Deontay Wilder says Tyson Fury will look like a liar if he does not back up his bold claim that he will knock out the American.
Wilder does not believe Fury when he says he has switched styles for their rematch because he intends to stop him.
The unbeaten WBC heavyweight king has challenged him to deliver on his prediction that he will finish him inside two rounds when they clash in the early hours of Sunday at the MGM Grand Garden Arena.
“I don’t believe anything he says, but that’s going to be up to him – he said it,” said the Bronze Bomber.
“I’m a man of my word – when I say something, I mean it. He has to back up his words. If he doesn’t, he’s going to look like a liar.”

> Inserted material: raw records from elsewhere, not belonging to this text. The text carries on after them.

## config.mk

```make
export PLATFORM = sky130hd
export DESIGN_NAME = datamem_arbiter_flat
export DESIGN_NICKNAME = d
export VERILOG_FILES = /design/src/rtl/datamem_arb_pkg.sv /design/src/rtl/datamem_arbiter_if.sv /design/src/rtl/datamem_arbiter_rr.sv /design/src/rtl/datamem_arbiter.sv /design/src/flat_wrapper.sv
export SDC_FILE = /design/constraint.sdc
export NUM_CORES = 1
export LEC_CHECK = 0
export BUFFER_PORTS_ARGS = -buffer_cell sky130_fd_sc_hd__buf_2
export CORE_AREA = 2 2 103 105
export DETAILED_ROUTE_END_ITERATION = 6
export DIE_AREA = 0 0 105 107
export PLACE_DENSITY = 0.8
export SKIP_LAST_GASP = 1
export SLEW_MARGIN = 20
export SYNTH_ARGS = -nofsm -noshare
export SYNTH_HDL_FRONTEND = slang
export SYNTH_SLANG_ARGS = --single-unit
```

## constraint.sdc

```tcl
create_clock -name clk -period 7 [get_ports clk]
set_input_delay 0.35 -clock clk [delete_from_list [all_inputs] [get_ports clk]]
set_output_delay 0.35 -clock clk [all_outputs]
set_load 0.02 [all_outputs]
```

## src/rtl/datamem_arb_pkg.sv

```systemverilog
// rtl/datamem_arb_pkg.sv - shared types and constants for the data memory arbiter
package datamem_arb_pkg;

  typedef enum logic [1:0] {
    IDLE   = 2'd0,
    ACCESS = 2'd1,
    RESP   = 2'd2
  } state_e;

  localparam logic PORT_CPU = 1'b0;
  localparam logic PORT_DMA = 1'b1;

endpackage

```

## src/rtl/datamem_arbiter_if.sv

```systemverilog
// rtl/datamem_arbiter_if.sv - request, response and memory bus of the data memory arbiter
interface datamem_arbiter_if #(
  parameter int DATA_WIDTH = 32
);

  logic                  req0_valid;
  logic                  req1_valid;
  logic                  req0_ready;
  logic                  req1_ready;
  logic                  req0_we;
  logic                  req1_we;
  logic [DATA_WIDTH-1:0] req0_addr;
  logic [DATA_WIDTH-1:0] req1_addr;
  logic [DATA_WIDTH-1:0] req0_wdata;
  logic [DATA_WIDTH-1:0] req1_wdata;
  logic                  resp0_valid;
  logic                  resp1_valid;
  logic                  resp0_err;
  logic                  resp1_err;
  logic [DATA_WIDTH-1:0] resp_rdata;
  logic [DATA_WIDTH-1:0] mem_a;
  logic [DATA_WIDTH-1:0] mem_wd;
  logic                  mem_we;
  logic [DATA_WIDTH-1:0] mem_rd;

  modport slave (
    input  req0_valid, req1_valid, req0_we, req1_we,
    input  req0_addr, req1_addr, req0_wdata, req1_wdata, mem_rd,
    output req0_ready, req1_ready, resp0_valid, resp1_valid,
    output resp0_err, resp1_err, resp_rdata, mem_a, mem_wd, mem_we
  );

  modport master (
    output req0_valid, req1_valid, req0_we, req1_we,
    output req0_addr, req1_addr, req0_wdata, req1_wdata, mem_rd,
    input  req0_ready, req1_ready, resp0_valid, resp1_valid,
    input  resp0_err, resp1_err, resp_rdata, mem_a, mem_wd, mem_we
  );

endinterface

```

## src/rtl/datamem_arbiter_rr.sv

```systemverilog
// rtl/datamem_arbiter_rr.sv - two-way round-robin grant; last_grant moves only on advance
module rr_arbiter2
  import datamem_arb_pkg::*;
(
  input  logic       clk,
  input  logic       rst,
  input  logic [1:0] req,
  input  logic       advance,
  output logic [1:0] gnt
);

  logic last_q;

  // On a tie the port that did not win last time gets the grant
  always_comb begin
    gnt = 2'b00;
    case (req)
      2'b01:   gnt = 2'b01;
      2'b10:   gnt = 2'b10;
      2'b11:   gnt = (last_q == PORT_DMA) ? 2'b01 : 2'b10;
      default: gnt = 2'b00;
    endcase
  end

  always_ff @(posedge clk or posedge rst) begin
    if (rst) begin
      last_q <= PORT_DMA;
    end else if (advance) begin
      last_q <= gnt[PORT_DMA];
    end
  end

endmodule

```

## src/rtl/datamem_arbiter.sv

```systemverilog
// rtl/datamem_arbiter.sv - two-port arbiter/sequencer in front of the single-port data memory
module datamem_arbiter
  import datamem_arb_pkg::*;
#(
  parameter int DATA_WIDTH = 32,
  parameter int MEM_DEPTH  = 32
) (
  input logic               clk,
  input logic               rst,
  datamem_arbiter_if.slave  bus
);

  localparam logic [1:0] S_IDLE   = IDLE;
  localparam logic [1:0] S_ACCESS = ACCESS;
  localparam logic [1:0] S_RESP   = RESP;

  logic [1:0]            state_q, state_d;
  logic                  port_q, we_q, err_q;
  logic [DATA_WIDTH-1:0] addr_q, wdata_q, rdata_q;

  logic [1:0]            arb_req, gnt;
  logic                  hs, sel;
  logic                  sel_we;
  logic [DATA_WIDTH-1:0] sel_addr, sel_wdata;

  // Requests are only offered to the arbiter while idle and out of reset
  assign arb_req = (state_q == S_IDLE && !rst) ? {bus.req1_valid, bus.req0_valid} : 2'b00;

  rr_arbiter2 u_rr (
    .clk     (clk),
    .rst     (rst),
    .req     (arb_req),
    .advance (hs),
    .gnt     (gnt)
  );

  assign hs        = |gnt;
  assign sel       = gnt[PORT_DMA];
  assign sel_we    = sel ? bus.req1_we    : bus.req0_we;
  assign sel_addr  = sel ? bus.req1_addr  : bus.req0_addr;
  assign sel_wdata = sel ? bus.req1_wdata : bus.req0_wdata;

  always_comb begin
    state_d = state_q;
    case (state_q)
      S_IDLE:   if (hs) state_d = S_ACCESS;
      S_ACCESS: state_d = S_RESP;
      S_RESP:   state_d = S_IDLE;
      default:  state_d = S_IDLE;
    endcase
  end

  always_ff @(posedge clk or posedge rst) begin
    if (rst) begin
      state_q <= S_IDLE;
      port_q  <= 1'b0;
      we_q    <= 1'b0;
      err_q   <= 1'b0;
      addr_q  <= '0;
      wdata_q <= '0;
      rdata_q <= '0;
    end else begin
      state_q <= state_d;
      if (hs) begin
        port_q  <= sel;
        we_q    <= sel_we;
        addr_q  <= sel_addr;
        wdata_q <= sel_wdata;
        err_q   <= (sel_addr >= DATA_WIDTH'(MEM_DEPTH));
      end
      if (state_q == S_ACCESS) begin
        rdata_q <= (!we_q && !err_q) ? bus.mem_rd : '0;
      end
    end
  end

  assign bus.req0_ready  = gnt[PORT_CPU];
  assign bus.req1_ready  = gnt[PORT_DMA];
  assign bus.mem_a       = addr_q;
  assign bus.mem_wd      = wdata_q;
  assign bus.mem_we      = (state_q == S_ACCESS) && we_q && !err_q;
  assign bus.resp0_valid = (state_q == S_RESP) && (port_q == PORT_CPU);
  assign bus.resp1_valid = (state_q == S_RESP) && (port_q == PORT_DMA);
  assign bus.resp0_err   = bus.resp0_valid && err_q;
  assign bus.resp1_err   = bus.resp1_valid && err_q;
  assign bus.resp_rdata  = rdata_q;

endmodule

```

## src/flat_wrapper.sv

```systemverilog
// flat-port wrapper written by rule: the top's interface ports become plain ports
module datamem_arbiter_flat import datamem_arb_pkg::*;
#(
  parameter int DATA_WIDTH = 32,
  parameter int MEM_DEPTH  = 32
)
  (clk, rst, bus_req0_valid, bus_req1_valid, bus_req0_we, bus_req1_we, bus_req0_addr, bus_req1_addr, bus_req0_wdata, bus_req1_wdata, bus_mem_rd, bus_req0_ready, bus_req1_ready, bus_resp0_valid, bus_resp1_valid, bus_resp0_err, bus_resp1_err, bus_resp_rdata, bus_mem_a, bus_mem_wd, bus_mem_we);
  datamem_arbiter_if #(.DATA_WIDTH(DATA_WIDTH)) bus_i ();
  input logic clk;
  input logic rst;
  input wire logic [$bits(bus_i.req0_valid)-1:0] bus_req0_valid;
  input wire logic [$bits(bus_i.req1_valid)-1:0] bus_req1_valid;
  input wire logic [$bits(bus_i.req0_we)-1:0] bus_req0_we;
  input wire logic [$bits(bus_i.req1_we)-1:0] bus_req1_we;
  input wire logic [$bits(bus_i.req0_addr)-1:0] bus_req0_addr;
  input wire logic [$bits(bus_i.req1_addr)-1:0] bus_req1_addr;
  input wire logic [$bits(bus_i.req0_wdata)-1:0] bus_req0_wdata;
  input wire logic [$bits(bus_i.req1_wdata)-1:0] bus_req1_wdata;
  input wire logic [$bits(bus_i.mem_rd)-1:0] bus_mem_rd;
  output wire logic [$bits(bus_i.req0_ready)-1:0] bus_req0_ready;
  output wire logic [$bits(bus_i.req1_ready)-1:0] bus_req1_ready;
  output wire logic [$bits(bus_i.resp0_valid)-1:0] bus_resp0_valid;
  output wire logic [$bits(bus_i.resp1_valid)-1:0] bus_resp1_valid;
  output wire logic [$bits(bus_i.resp0_err)-1:0] bus_resp0_err;
  output wire logic [$bits(bus_i.resp1_err)-1:0] bus_resp1_err;
  output wire logic [$bits(bus_i.resp_rdata)-1:0] bus_resp_rdata;
  output wire logic [$bits(bus_i.mem_a)-1:0] bus_mem_a;
  output wire logic [$bits(bus_i.mem_wd)-1:0] bus_mem_wd;
  output wire logic [$bits(bus_i.mem_we)-1:0] bus_mem_we;
  assign bus_i.req0_valid = bus_req0_valid;
  assign bus_i.req1_valid = bus_req1_valid;
  assign bus_i.req0_we = bus_req0_we;
  assign bus_i.req1_we = bus_req1_we;
  assign bus_i.req0_addr = bus_req0_addr;
  assign bus_i.req1_addr = bus_req1_addr;
  assign bus_i.req0_wdata = bus_req0_wdata;
  assign bus_i.req1_wdata = bus_req1_wdata;
  assign bus_i.mem_rd = bus_mem_rd;
  assign bus_req0_ready = bus_i.req0_ready;
  assign bus_req1_ready = bus_i.req1_ready;
  assign bus_resp0_valid = bus_i.resp0_valid;
  assign bus_resp1_valid = bus_i.resp1_valid;
  assign bus_resp0_err = bus_i.resp0_err;
  assign bus_resp1_err = bus_i.resp1_err;
  assign bus_resp_rdata = bus_i.resp_rdata;
  assign bus_mem_a = bus_i.mem_a;
  assign bus_mem_wd = bus_i.mem_wd;
  assign bus_mem_we = bus_i.mem_we;
  datamem_arbiter #(.DATA_WIDTH(DATA_WIDTH), .MEM_DEPTH(MEM_DEPTH)) u_core (.clk(clk), .rst(rst), .bus(bus_i));
endmodule
```

==> results of run 1 <==
==> power by group through the flow <==
| stage | clock network, µW | logic [µW] | registers (µW) |
|---|---|---|---|
| 3_3_place_gp | 0 | 820 | 899 |
| 5_1_grt | 412 | 910 | 921 |
| 6_report | 378 | 835 | 894 |
| 2_1_floorplan | 0 | 294 | 1120 |
| 3_5_place_dp | 0 | 846 | 901 |
| 4_1_cts | 387 | 844 | 895 |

Fury is a master of mind games and may be messing with Wilder to make him think he will come after him when he really intends to fight on the back foot again.
But Wilder said: “My mindset is what it is, ain’t nothing knocking me off my game. Many people want to claim, ‘He’s getting in your head’, but he can’t get in my head.”
Fury must do what no fighter has done since 2008 to stop Wilder.
Russian Evgenyi Romanov was the last man to knock him out as an amateur and Wilder says that only happened because he was ill.
“I had the flu in that fight,” he said. “I was weak and my coach didn’t want me to go to Russia. I almost collapsed on the plane.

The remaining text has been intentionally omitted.